J-RAIL インタビュー

機械分野

6つのセルフ技術で新たなモビリティシステムを構築する

6つのセルフ技術で新たなモビリティシステムを構築する

鉄道業界はコロナ禍で移動や集積が制限され、非常に大きな影響を受けていますが、長期的な視点では少子高齢化や人口減少などによる利用者の減少は予測され、そうした見地から技術開発は進められていました。今後はその流れが加速する傾向にありますが、これまでの概念を転換し、新たなモビリティのシステムや技術が重要となります。これからのモビリティとしての鉄道には何が必要か、東京大学モビリティ・イノベーション連携研究機構長/生産技術研究所・次世代モビリティ研究センターの須田義大教授に伺いました。

自動運転を主体としてモビリティを考える

──コロナ禍を経験して、現在の状況をどのようにご覧になっていらっしゃいますか。

 コロナ禍以前にも少子高齢者やバスやタクシー等のドライバー不足などの観点から、またもう一つ、インフラのメンテナンスや維持管理をどのように実施していくかという観点からも、遠隔技術モニタリングなどの必要性は指摘されていました。コロナ禍によって将来的に予測されていたことが前倒しになり、それらの動きを加速しなければならないと考えています。
 それにはやはり自動運転を主体として進めていくべきだと思います。鉄道の世界では、自動運転はもうかなり昔にやっているんですよ。ゆりかもめ(1995年開業)やポートライナー(1981年開業)など、実は日本は世界に先駆けて無人運転を行っているんですよ。ただ、その後は諸外国が技術開発を進めて、現在ではヨーロッパが先進国となっています。
 また自動運転と同時にメンテナンスが非常に重要だと考えています。私は鉄道車両のメンテナンスに関わってきていますが、鉄道の全般検査などを体系化して、安全性を損なわずに効率化・省力化につなげなければと思っています。そうした中で、近年ではCBMなどモニタリングベースで行う方向が急速に進んでいます。CBMを活用すれば通常の営業運転で車両や施設の状態を監視していますので、必ずしも現場での検査や、検修作業のたびに不必要な部品取り替えを行わなくてよくなります。

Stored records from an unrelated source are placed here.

### config.mk
export PLATFORM = sky130hd
export DESIGN_NAME = pitched_blit
export DESIGN_NICKNAME = d
export VERILOG_FILES = /design/src/rtl/pbl_pkg.sv /design/src/rtl/pbl_addr_gen.sv /design/src/rtl/pbl_walker.sv /design/src/rtl/pitched_blit.sv
export SDC_FILE = /design/constraint.sdc
export NUM_CORES = 2
export LEC_CHECK = 0
export BUFFER_PORTS_ARGS = -buffer_cell sky130_fd_sc_hd__buf_4
export CORE_MARGIN = 2
export CORE_UTILIZATION = 50
export DETAILED_ROUTE_END_ITERATION = 8
export GPL_TIMING_DRIVEN = 0
export PLACE_DENSITY_LB_ADDON = 0.08
export SYNTH_ARGS = -nofsm -noshare
export SYNTH_HDL_FRONTEND = slang
export SYNTH_HIERARCHICAL = 1
export SYNTH_SLANG_ARGS = --single-unit
export TNS_END_PERCENT = 50
### constraint.sdc
create_clock -name clk -period 7.3 [get_ports clk]
set_input_delay 0.365 -clock clk [delete_from_list [all_inputs] [get_ports clk]]
set_output_delay 0.365 -clock clk [all_outputs]
set_load 0.1 [all_outputs]
### src/rtl/pbl_pkg.sv
package pbl_pkg;

   typedef enum logic [2:0] {
      ST_IDLE,
      ST_READ,
      ST_WAIT,
      ST_WRITE,
      ST_FIN
   } pbl_state_e;

   // pixel size code to byte shift; code 3 aliases the 4-byte size
   function automatic logic [1:0] bpp_shift(input logic [1:0] code);
      case (code)
         2'd0:    bpp_shift = 2'd0;
         2'd1:    bpp_shift = 2'd1;
         default: bpp_shift = 2'd2;
      endcase
   endfunction

endpackage
[config.mk]
export PLATFORM = sky130hd
export DESIGN_NAME = fbp_guard
export DESIGN_NICKNAME = d
export VERILOG_FILES = /design/src/rtl/fbp_pkg.sv /design/src/rtl/fbp_region_decode.sv /design/src/rtl/fbp_lock_bank.sv /design/src/rtl/fbp_access_check.sv /design/src/rtl/fbp_guard.sv
export SDC_FILE = /design/constraint.sdc
export NUM_CORES = 1
export LEC_CHECK = 0
export CAP_MARGIN = 20
export CORE_MARGIN = 10
export CORE_UTILIZATION = 40
export DETAILED_ROUTE_END_ITERATION = 7
export REMOVE_ABC_BUFFERS = 1
export SLEW_MARGIN = 20
export SYNTH_ARGS = -nofsm -noshare
export SYNTH_HDL_FRONTEND = slang
export SYNTH_SLANG_ARGS = --single-unit
[constraint.sdc]
create_clock -name clk_i -period 2.6 [get_ports clk_i]
set_clock_uncertainty 0.05 [all_clocks]
set_input_delay 0.65 -clock clk_i [delete_from_list [all_inputs] [get_ports clk_i]]
set_output_delay 0.65 -clock clk_i [all_outputs]
set_load 0.1 [all_outputs]
[src/rtl/fbp_pkg.sv]
package fbp_pkg;

   typedef enum logic [1:0] {
      OP_READ       = 2'd0,
      OP_PROG       = 2'd1,
      OP_SECT_ERASE = 2'd2,
      OP_BLK_ERASE  = 2'd3
   } fbp_op_e;

   typedef enum logic [1:0] {
      RK_SMALL = 2'd0,
      RK_BIG   = 2'd1,
      RK_MAIN  = 2'd2
   } fbp_kind_e;

endpackage

[src/rtl/fbp_region_decode.sv]
module fbp_region_decode
   import fbp_pkg::*;
#(
   parameter int ADDR_W    = 24,
   parameter int MAIN_KB   = 64,
   parameter int SMALL_KB  = 8,
   parameter int BIG_KB    = 32,
   parameter int NUM_SMALL = 4,
   localparam int BLK_W    = $clog2(MAIN_KB * 1024),
   localparam int MIDX_W   = ADDR_W - BLK_W,
   localparam int SIDX_W   = $clog2(2 * NUM_SMALL)
) (
   input  logic [ADDR_W-1:0] addr_i,
   output fbp_kind_e         kind_o,
   output logic [SIDX_W-1:0] sidx_o,
   output logic              top_o,
   output logic [MIDX_W-1:0] midx_o
);

   localparam int SMALL_B    = SMALL_KB * 1024;
   localparam int BIG_B      = BIG_KB * 1024;
   localparam int SMALL_W    = $clog2(SMALL_B);
   localparam int SMALL_SPAN = NUM_SMALL * SMALL_B;

   logic [MIDX_W-1:0] blk;
   logic [BLK_W-1:0]  off;
   logic [BLK_W-1:0]  rel;
   logic              is_bot;
   logic              is_top;

   assign blk    = addr_i[ADDR_W-1:BLK_W];
   assign off    = addr_i[BLK_W-1:0];
   assign is_bot = (blk == '0);
   assign is_top = (blk == '1);

   assign top_o  = is_top;
   assign midx_o = blk - MIDX_W'(1);

   always_comb begin
      kind_o = RK_MAIN;
      rel    = '0;
      if (is_bot) begin
         if (off < BLK_W'(SMALL_SPAN)) begin
            kind_o = RK_SMALL;
            rel    = off;
         end else begin
            kind_o = RK_BIG;
         end
      end else if (is_top) begin
         if (off < BLK_W'(BIG_B)) begin
            kind_o = RK_BIG;
         end else begin
            kind_o = RK_SMALL;
            rel    = (off - BLK_W'(BIG_B)) + BLK_W'(SMALL_SPAN);
         end
      end
   end

   assign sidx_o = SIDX_W'(rel >> SMALL_W);

endmodule

[src/rtl/fbp_lock_bank.sv]
module fbp_lock_bank
   import fbp_pkg::*;
#(
   parameter int NUM_SMALL = 4,
   parameter int MIDX_W    = 8,
   localparam int NSM      = 2 * NUM_SMALL,
   localparam int SIDX_W   = $clog2(NSM),
   localparam int NMAIN    = (1 << MIDX_W) - 2
) (
   input  logic              clk_i,
   input  logic              rst_ni,
   input  logic              upd_en_i,
   input  fbp_kind_e         upd_kind_i,
   input  logic [SIDX_W-1:0] upd_sidx_i,
   input  logic              upd_top_i,
   input  logic [MIDX_W-1:0] upd_midx_i,
   input  logic              upd_rd_i,
   input  logic              upd_wr_i,
   input  logic              lkdn_set_i,
   input  fbp_kind_e         look_kind_i,
   input  logic [SIDX_W-1:0] look_sidx_i,
   input  logic              look_top_i,
   input  logic [MIDX_W-1:0] look_midx_i,
   output logic              rd_lk_o,
   output logic              wr_lk_o,
   output logic              blk_any_wr_o
);

   logic [NSM-1:0]   small_rd_q, small_wr_q, small_hit;
   logic [1:0]       big_wr_q, big_hit;
   logic [NMAIN-1:0] main_wr_q, main_hit;
   logic             lkdn_q;
   logic             upd_ok;
   logic [1:0]       end_any;

   assign upd_ok = upd_en_i && !lkdn_q;

   for (genvar i = 0; i < NSM; i++) begin : g_small_hit
      assign small_hit[i] = upd_ok && (upd_kind_i == RK_SMALL) &&
                            (upd_sidx_i == SIDX_W'(i));
   end

   for (genvar b = 0; b < 2; b++) begin : g_big_hit
      assign big_hit[b] = upd_ok && (upd_kind_i == RK_BIG) &&
                          (upd_top_i == 1'(b));
      assign end_any[b] = |small_wr_q[b*NUM_SMALL +: NUM_SMALL] | big_wr_q[b];
   end

   for (genvar m = 0; m < NMAIN; m++) begin : g_main_hit
      assign main_hit[m] = upd_ok && (upd_kind_i == RK_MAIN) &&
                           (upd_midx_i == MIDX_W'(m));
   end

   always_ff @(posedge clk_i or negedge rst_ni) begin
      if (!rst_ni) begin
         small_rd_q <= '0;
         small_wr_q <= '0;
         big_wr_q   <= '0;
         main_wr_q  <= '0;
         lkdn_q     <= 1'b0;
      end else begin
         small_rd_q <= (small_rd_q & ~small_hit) | (small_hit & {NSM{upd_rd_i}});
         small_wr_q <= (small_wr_q & ~small_hit) | (small_hit & {NSM{upd_wr_i}});
         big_wr_q   <= (big_wr_q & ~big_hit) | (big_hit & {2{upd_wr_i}});
         main_wr_q  <= (main_wr_q & ~main_hit) | (main_hit & {NMAIN{upd_wr_i}});
         if (lkdn_set_i) lkdn_q <= 1'b1;
      end
   end

   always_comb begin
      rd_lk_o      = 1'b0;
      wr_lk_o      = 1'b0;
      blk_any_wr_o = 1'b0;
      unique case (look_kind_i)
         RK_SMALL: begin
            rd_lk_o      = small_rd_q[look_sidx_i];
            wr_lk_o      = small_wr_q[look_sidx_i];
            blk_any_wr_o = end_any[look_top_i];
         end
         RK_BIG: begin
            wr_lk_o      = big_wr_q[look_top_i];
            blk_any_wr_o = end_any[look_top_i];
         end
         default: begin
            wr_lk_o      = main_wr_q[look_midx_i];
            blk_any_wr_o = main_wr_q[look_midx_i];
         end
      endcase
   end

   // a frozen bank never changes
   p_frozen_r10: assert property (@(posedge clk_i) disable iff (!rst_ni)
      lkdn_q |=> ($stable(small_rd_q) && $stable(small_wr_q) &&
                  $stable(big_wr_q) && $stable(main_wr_q)));

   // lock-down stays set until reset
   p_lkdn_sticky_r10: assert property (@(posedge clk_i) disable iff (!rst_ni)
      lkdn_q |=> lkdn_q);

endmodule

[src/rtl/fbp_access_check.sv]
module fbp_access_check
   import fbp_pkg::*;
(
   input  fbp_op_e op_i,
   input  logic    rd_lk_i,
   input  logic    wr_lk_i,
   input  logic    blk_any_wr_i,
   output logic    allow_o
);

   always_comb begin
      unique case (op_i)
         OP_READ:       allow_o = !rd_lk_i;
         OP_PROG,
         OP_SECT_ERASE: allow_o = !wr_lk_i;
         default:       allow_o = !blk_any_wr_i;
      endcase
   end

endmodule

[src/rtl/fbp_guard.sv]
module fbp_guard
   import fbp_pkg::*;
#(
   parameter int ADDR_W    = 24,
   parameter int DATA_W    = 32,
   parameter int MAIN_KB   = 64,
   parameter int SMALL_KB  = 8,
   parameter int BIG_KB    = 32,
   parameter int NUM_SMALL = 4
) (
   input  logic              clk_i,
   input  logic              rst_ni,
   input  logic              upd_valid_i,
   input  logic [ADDR_W-1:0] upd_addr_i,
   input  logic              upd_rd_lock_i,
   input  logic              upd_wr_lock_i,
   input  logic              lkdn_set_i,
   input  logic              req_valid_i,
   input  logic [1:0]        req_op_i,
   input  logic [ADDR_W-1:0] req_addr_i,
   input  logic [DATA_W-1:0] arr_rdata_i,
   output logic              rsp_valid_o,
   output logic              rsp_grant_o,
   output logic              rsp_viol_o,
   output logic [DATA_W-1:0] rd_data_o
);

   localparam int BLK_W  = $clog2(MAIN_KB * 1024);
   localparam int MIDX_W = ADDR_W - BLK_W;
   localparam int SIDX_W = $clog2(2 * NUM_SMALL);

   if (NUM_SMALL * SMALL_KB + BIG_KB != MAIN_KB) begin : g_bad_split
      $error("parameter blocks must fill exactly one main block");
   end
   if ((1 << $clog2(SMALL_KB)) != SMALL_KB || (1 << $clog2(MAIN_KB)) != MAIN_KB) begin : g_bad_pow2
      $error("block sizes must be powers of two");
   end
   if (MIDX_W < 2) begin : g_bad_addr
      $error("address space must hold at least two main blocks");
   end

   fbp_kind_e         u_kind, r_kind;
   logic [SIDX_W-1:0] u_sidx, r_sidx;
   logic              u_top, r_top;
   logic [MIDX_W-1:0] u_midx, r_midx;
   logic              rd_lk, wr_lk, blk_any, allow;
   fbp_op_e           req_op;

   logic rsp_valid_q, rsp_grant_q, rsp_rdfill_q;

   assign req_op = fbp_op_e'(req_op_i);

   fbp_region_decode #(
      .ADDR_W(ADDR_W), .MAIN_KB(MAIN_KB), .SMALL_KB(SMALL_KB),
      .BIG_KB(BIG_KB), .NUM_SMALL(NUM_SMALL)
   ) u_dec_upd (
      .addr_i(upd_addr_i), .kind_o(u_kind), .sidx_o(u_sidx),
      .top_o(u_top), .midx_o(u_midx)
   );

   fbp_region_decode #(
      .ADDR_W(ADDR_W), .MAIN_KB(MAIN_KB), .SMALL_KB(SMALL_KB),
      .BIG_KB(BIG_KB), .NUM_SMALL(NUM_SMALL)
   ) u_dec_req (
      .addr_i(req_addr_i), .kind_o(r_kind), .sidx_o(r_sidx),
      .top_o(r_top), .midx_o(r_midx)
   );

   fbp_lock_bank #(
      .NUM_SMALL(NUM_SMALL), .MIDX_W(MIDX_W)
   ) u_bank (
      .clk_i(clk_i), .rst_ni(rst_ni),
      .upd_en_i(upd_valid_i), .upd_kind_i(u_kind), .upd_sidx_i(u_sidx),
      .upd_top_i(u_top), .upd_midx_i(u_midx),
      .upd_rd_i(upd_rd_lock_i), .upd_wr_i(upd_wr_lock_i),
      .lkdn_set_i(lkdn_set_i),
      .look_kind_i(r_kind), .look_sidx_i(r_sidx), .look_top_i(r_top),
      .look_midx_i(r_midx),
      .rd_lk_o(rd_lk), .wr_lk_o(wr_lk), .blk_any_wr_o(blk_any)
   );

   fbp_access_check u_chk (
      .op_i(req_op), .rd_lk_i(rd_lk), .wr_lk_i(wr_lk),
      .blk_any_wr_i(blk_any), .allow_o(allow)
   );

   always_ff @(posedge clk_i or negedge rst_ni) begin
      if (!rst_ni) begin
         rsp_valid_q  <= 1'b0;
         rsp_grant_q  <= 1'b0;
         rsp_rdfill_q <= 1'b0;
      end else begin
         rsp_valid_q  <= req_valid_i;
         rsp_grant_q  <= req_valid_i && allow;
         rsp_rdfill_q <= req_valid_i && !allow && (req_op == OP_READ);
      end
   end

   assign rsp_valid_o = rsp_valid_q;
   assign rsp_grant_o = rsp_grant_q;
   assign rsp_viol_o  = rsp_valid_q && !rsp_grant_q;
   assign rd_data_o   = rsp_rdfill_q ? {DATA_W{1'b1}} : arr_rdata_i;

   // every request gets a response on the next edge
   p_rsp_next_r3: assert property (@(posedge clk_i) disable iff (!rst_ni)
      req_valid_i |=> (rsp_valid_o && (rsp_grant_o != rsp_viol_o)));

   // quiet outputs after an idle cycle
   p_idle_quiet_r3: assert property (@(posedge clk_i) disable iff (!rst_ni)
      !req_valid_i |=> (!rsp_valid_o && !rsp_grant_o && !rsp_viol_o));

   // read into a read-locked block returns all ones
   p_read_fill_r4: assert property (@(posedge clk_i) disable iff (!rst_ni)
      (req_valid_i && req_op == OP_READ && rd_lk) |=> (rsp_viol_o && rd_data_o == '1));

   // reads outside small blocks are never refused
   p_open_read_r6: assert property (@(posedge clk_i) disable iff (!rst_ni)
      (req_valid_i && req_op == OP_READ && r_kind != RK_SMALL) |=> rsp_grant_o);

   // a write lock on the addressed region also stops a block erase
   p_blk_erase_r8: assert property (@(posedge clk_i) disable iff (!rst_ni)
      (req_valid_i && req_op == OP_BLK_ERASE && wr_lk) |=> rsp_viol_o);

endmodule

==> results of run 1 <==
power breakdown:
part / total, mW / switching, mW / leakage [nW] / internal (mW)
Sequential: 4.32 / 0.0116 / 3.85 / 4.31
Clock: 4.27 / 1.73 / 0.475 / 2.54
Combinational: 1.45 / 0.854 / 4.37 / 0.596
cells in the mapped netlist, types with 2 or more instances:
cell	n
nor4_1	3
xnor2_1	4
and3_1	11
mux4_2	70
nor3_1	11
buf_1	3
nand4_1	2
or3_1	3
a22oi_1	2
or2_2	34
nor3b_1	9
nor2b_1	7
nor2_1	186
o211a_1	2
xor2_1	2
a22o_1	2
buf_6	3
inv_1	10
nand3b_1	3
a211oi_1	3
clkbuf_1	67
o21a_1	2
o31ai_1	3
nand4b_1	4
a21oi_1	3
a31o_2	3
or4_1	4
o211ai_1	3
and2_1	2
o21ai_0	17
nand2_1	133
ha_1	5
o31a_1	2
dfrtp_1	276
buf_4	3
buf_2	12
mux2i_1	7
nand2b_1	4
nand3_1	29
mux2_2	273
worst max-delay path by stage:
| stage | slack, ns | from | cells past startpoint | to |
|---|---|---|---|---|
| after CTS | -0.05 | req_addr_i[17] | 9 | rsp_rdfill_q$_DFF_PN0_ |
| after global placement | -1.14 | req_addr_i[18] | 11 | rsp_rdfill_q$_DFF_PN0_ |
| after global routing | -0.04 | req_addr_i[16] | 9 | rsp_rdfill_q$_DFF_PN0_ |
| after floorplan | -1.44 | req_addr_i[16] | 7 | rsp_rdfill_q$_DFF_PN0_ |
| final | -0.03 | req_addr_i[16] | 9 | rsp_rdfill_q$_DFF_PN0_ |
| after detailed placement | -1.12 | req_addr_i[18] | 11 | rsp_rdfill_q$_DFF_PN0_ |
cell usage in the layout, fill, tap and decap left out, types with 4 or more instances in the layout:
cell             count
and3_1              11
buf_12              66
buf_4              144
buf_6                4
clkbuf_1             7
clkbuf_16           30
clkbuf_8             7
clkdlybuf4s50_1     54
dfrtp_1            275
ha_1                 4
inv_1                8
mux2_2             273
mux2i_1              5
mux4_2              70
nand2_1            131
nand2b_1             4
nand3_1             29
nand4b_1             4
nor2_1             184
nor2b_1              7
nor3_1               8
nor3b_1              5
o21ai_0             14
or2_2               33
xnor2_1              4
logic make-up (layout without fill, tap and decap cells):
family,count (synthesis),count (layout),share of synthesized area
AO/OA/AOI/OAI,57,57,0.02823
XOR/XNOR,7,7,0.004705
adder cells (fa/ha/maj),5,5,0.004277
buffers and inverters,99,336,0.02883
flip-flops,276,276,0.4722
multiplexers,350,350,0.3227
AND/OR/NAND/NOR,451,451,0.1391
cell type report:
cell class              count  area, µm²  area share
clock buffers              43      848.3     0.04448
inverters                  10      45.04    0.002362
repair buffers            275       3087      0.1619
multi-input cells         870       7481      0.3923
well taps                 461      576.8     0.03025
clock inverters             8      125.1    0.006561
flip-flops and latches    276       6908      0.3622
critical path, cell delays in order:
cell and delay, ns:
buf_12 0.11, inv_6 0.04, ha_4 0.37, buf_12 0.16, mux4_2 0.33, mux4_2 0.54
a22o_1 0.22, o311a_1 0.36, o211a_1 0.21
per-stage QoR:
step / TNS [ns] / power [mW] / instance area (µm²)
after floorplan: -6.151 / 4.965 / 14240
after global placement: -112.69 / 5.775 / 17800
after detailed placement: -115.60 / 5.781 / 17800
after CTS: -0.04673 / 10.10 / 18900
after global routing: -0.05317 / 10.39 / 19070
final: -0.02863 / 10.04 / 19070
what timing repair did:
action                     4_1_cts  5_1_grt
gates cloned                     1        1
pin swaps                        4       11
resized for setup               30       35
setup buffers                    2        5
setup endpoints to repair       32      122
metal layers:
metal	track usage	up-vias	wire length (µm)
met3	0.03071	73	2701
met5	0	-	0
met2	0.3105	344	19820
li1	-	4844	-
met4	0.04970	0	1066
met1	0.2483	5451	18210
==> impl_metrics.toml, run 1 <==
[outcome]
violations = "negative hold slack, negative setup slack"
status = "complete, but fails checks"

[place]
placedCellCount = 1883
place_hpwl_um = 29270
place_congestion = 0.9162
dp_slack_ns = -1.123
io_buffers = 97

[final_layout]
final_cells = 1943
layout.nets = 1556
area_growth_pct = 30.37
antenna-diode-count = 0
layout-drive-gt1-share = 0.4582
finish.utilization = 0.5323
fillers = 3052

[timing]
setup_ws_ns = -0.02863
maxSlewViolCount = 0
tightest_slew_ns = 0.6533
rsz0062_at_grt = "yes"
post-route-period-util = 1.011
max_clock_freq_mhz = 380.4
final-hold-violation-count = 7
post-route-min-period_ns = 2.629
hold_ws_ns = -0.02526
setup_viol = 1
slew-limit-headroom = 0.5629

[detailed_routing]
wl_per_cell_um = 21.51
vias = 10710
drt-initial-drc-count = 641
dr.pass1.iters = 6
ant_nets = 0
route.detailed.drc = 0
vias_per_cell = 5.513
wirelength_um = 41800

[flow_run]
cap_violations = 0

[grt]
grt.overflow.total = 0
track_usage = 0.1869
grt_pass1_wl_um = 65870
antenna_found_initial = 0
grt_max_degree = 71
first_global_vias = 11130

[power]
cellPowerDensity_nw_per_um2 = 526.5
peakVddDrop_mv = 0.4856
leakagePower_nw = 8.694

[worst_setup_path]
start_kind = "input port"
worstSetupPathType = "in2reg"
r2r-end = "rsp_rdfill_q$_DFF_PN0_"
cp-end-kind = "flop"
ff2ff_setup_slack_ns = 0.24
arrival_ns = 3.02
r2r_cells = 5
cp.required_ns = 2.99
critPathMaxFanout = 8

[yosys]
synth_ff_type = "dfrtp_1"
synth_area_um2 = 14630
syn_avg_cell_area_um2 = 11.75
synthCells = 1245
ys_warn_count = 0
synthTopCellsByArea = "dfrtp_1, mux2_2, mux4_2"
synth_cell_types = 63
synth-edff-count = 0
synth_area_leader_cell = "dfrtp_1"
synth_seq_cells = 276
netlist.area_leader.share = 0.4722
yosysSeqAreaShare = 0.4722
synth-async-reset-ratio = 1.000

[floorplanning]
initial_core_util = 0.4083
ios = 124
dieArea_um2 = 44620
core_um2 = 35830
die_h_um = 211.2
dieWidth_um = 211.2
fp-row-count = 69

[clock_network]
cts_hold_buffers = 0
clkLatencyLatePin_ns = 0.56
cts_tree = "built"
clock-sinks = 276
clkTransAtPathRegs_ns = 0.06
numCtsBuffers = 29
cts-htree-levels = 1
cts_buffer_depth = 3
cts-root-buf = "clkbuf_16"

[hold_path]
worstHoldPathType = "in2async"
Note: power is estimated with default switching activity, not from simulation.
==> inputs of run 2 (changes only) <==
Settings changed: CAP_MARGIN 20 to not set.
==> results of run 2 <==
Final layout, timing and power as in run 1 (identical DEF).
==> inputs of run 3 (changes only) <==
Settings changed: CORE_UTILIZATION 40 to 50, PLACE_DENSITY set to 0.7.
==> run 3 against run 2 <==
  * The run ends with negative setup slack left
  * Utilization up 13 points
  * Final area down 0.77%
  * Power down 0.86%
  * Flip-flop and latch count unchanged
  * Largest cell class unchanged
  * Sequential share of layout area up 0.28 points
==> impl_metrics.toml, run 3 (synthesis results as in run 1) <==
[outcome]
status = "complete, but fails checks"
violations = "negative setup slack"

[timing]
maxSlewViolCount = 0
post-route-min-period_ns = 2.630
setup_viol = 1
setup_ws_ns = -0.02990
tightest_slew_ns = 0.7078
hold_ws_ns = 0.4183
rsz0062_at_grt = "yes"
final-hold-violation-count = 0
tns_ns = -0.02990
max_clock_freq_mhz = 380.2
post-route-period-util = 1.011
slew-limit-headroom = 0.5264

[clock_network]
cts-root-buf = "clkbuf_16"
clkLatencyLatePin_ns = 0.56
cts_tree = "built"
cts-htree-levels = 1
clock-sinks = 276
numCtsBuffers = 31
cts_buffer_depth = 3
clkTransAtPathRegs_ns = 0.06

[final_layout]
fillers = 2122
layout.nets = 1549
area_growth_pct = 29.36
mostFrequentLayoutCells = "dfrtp_1, mux2_2, nor2_1, nand2_1, buf_4"
stdcell_area_um2 = 18920
final_common_cell = "dfrtp_1"
antenna-diode-count = 0
layout-drive-gt1-share = 0.4550

[worst_setup_path]
cp-end-kind = "flop"
arrival_ns = 3.02
cp.required_ns = 2.99
worstSetupPathType = "in2reg"
start_kind = "input port"
critPathMaxFanout = 5
cpPeakStageDelay_ns = 0.52
worst-path-buf-inv = 4
slowest_stage = "mux4_2"
crit_family = "compound AO/OA/AOI/OAI gates"
cp_cell_sequence = "buf_12 -> inv_6 -> ha_4 -> buf_12 -> buf_4 -> mux4_2 -> mux4_2 -> a22o_1 -> o311a_1 -> o211a_1"

[grt]
grt_max_degree = 74
grt_busiest_layer = "met2"
use_met2 = 0.3749
track_usage = 0.2273
grt.overflow.total = 0
first_global_vias = 11320
grt_pass1_wl_um = 65720
met3_usage = 0.03517
antenna_found_initial = 1
grtUsageMet1 = 0.3004

[detailed_routing]
drt-initial-drc-count = 961
vias_per_cell = 5.905
route.detailed.drc = 0
wl_per_cell_um = 22.52
vias = 11000
dr.pass1.iters = 5
wirelength_um = 41960
ant_nets = 0

[power]
leakagePower_nw = 8.635
peakVddDrop_mv = 0.6012
cellPowerDensity_nw_per_um2 = 526.0
power.total_mw = 9.954

[floorplanning]
dieArea_um2 = 36500
core_um2 = 28780
initial_core_util = 0.5083
ios = 124
die_h_um = 191.0
fp-row-count = 62
dieWidth_um = 191.0

[place]
placed_cell_area_um2 = 17560
io_buffers = 97
place_congestion = 0.8514
place_hpwl_um = 29110

[hold_path]
worstHoldPathType = "reg2reg"

[flow_run]
cap_violations = 0
run 3: power breakdown:
part / switching [mW] / internal, mW
Sequential: 0.0121 / 4.31
Combinational: 0.843 / 0.576
Clock: 1.78 / 2.43
run 3: worst register-to-register path, stage by stage, from the launching register on:
cell and delay, ns:
dfrtp_1 0.39, mux4_2 0.46, mux4_2 0.53, a22o_1 0.25, o311a_1 0.35, o211a_1 0.24
run 3: area by class of cell:
type                       count  area, µm²  share of cell area
inverter                      10      42.54            0.002248
clock buffer                  43      870.8             0.04602
multi-input combinational    870       7472              0.3949
timing repair buffer         266       3037              0.1605
clock inverter                14      112.6            0.005951
tap                          384      480.5             0.02539
sequential                   276       6908              0.3651
run 3: timing repair:
action,CTS,global route
hold endpoints to repair,7,0
buffers inserted,8,7
endpoints found under the setup margin,3,140
gates resized for setup,44,27
pin swaps,15,11
hold buffers,1,0
run 3: metrics by stage:
step / util / std cells / setup WS [ns]
2_1_floorplan: - / 1156 / -1.441
3_3_place_gp: 0.6100 / 1790 / -1.105
3_5_place_dp: 0.6100 / 1790 / -1.113
4_1_cts: 0.6511 / 1856 / -0.01128
5_1_grt: 0.6575 / 1863 / -0.08085
6_report: 0.6575 / 1863 / -0.02990
run 3: path summary, 6_finish.rpt:
| check | slack (ns) | cells past startpoint | startpoint | to |
|---|---|---|---|---|
| max | -0.03 | 10 | req_addr_i[16] | rsp_rdfill_q$_DFF_PN0_ |
| min | 0.42 | 1 | u_bank.lkdn_q$_DFFE_PN0P_ | u_bank.lkdn_q$_DFFE_PN0P_ |
| max reg2reg | 0.20 | 5 | flop | rsp_rdfill_q$_DFF_PN0_ |
| min reg2reg | 0.42 | 1 | u_bank.lkdn_q$_DFFE_PN0P_ | u_bank.lkdn_q$_DFFE_PN0P_ |
| max in group asynchronous | 1.24 | 3 | rst_ni | asynchronous set/reset pin |
| min in group asynchronous | 0.57 | 2 | rst_ni | asynchronous set/reset pin |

──今後の鉄道のあり方に技術開発がさらに大きく寄与するようになると思います。

 日本の鉄道は民営でしょう。多くの人を乗せて、集中的・効率的に輸送を行って、経営を進めてきた。先ほど述べたようにコロナ禍で鉄道の課題にいきなり直面したわけですが、これだけ大きな社会変容に対して、今まで通りのビジネスモデルを成立させるのは難しい。ここで、経営のあり方や技術開発のあり方を転換していくことが必要だと思います。
 中国やインドの鉄道は旅客が減った分、貨物列車を増発していますし、他の国も貨物シフトにシフトしています。それがカーボンニュートラルなどの話にマッチングしているんです。けれども日本はその流れにはないですよね。

協調・集中型の鉄道と自律分散型の自動車が歩み寄る

──これからの私たちが生活する社会では高速鉄道とともに地域のモビリティがますます重要になる。鉄道について鉄道の世界だけで語ることはできなくなっています。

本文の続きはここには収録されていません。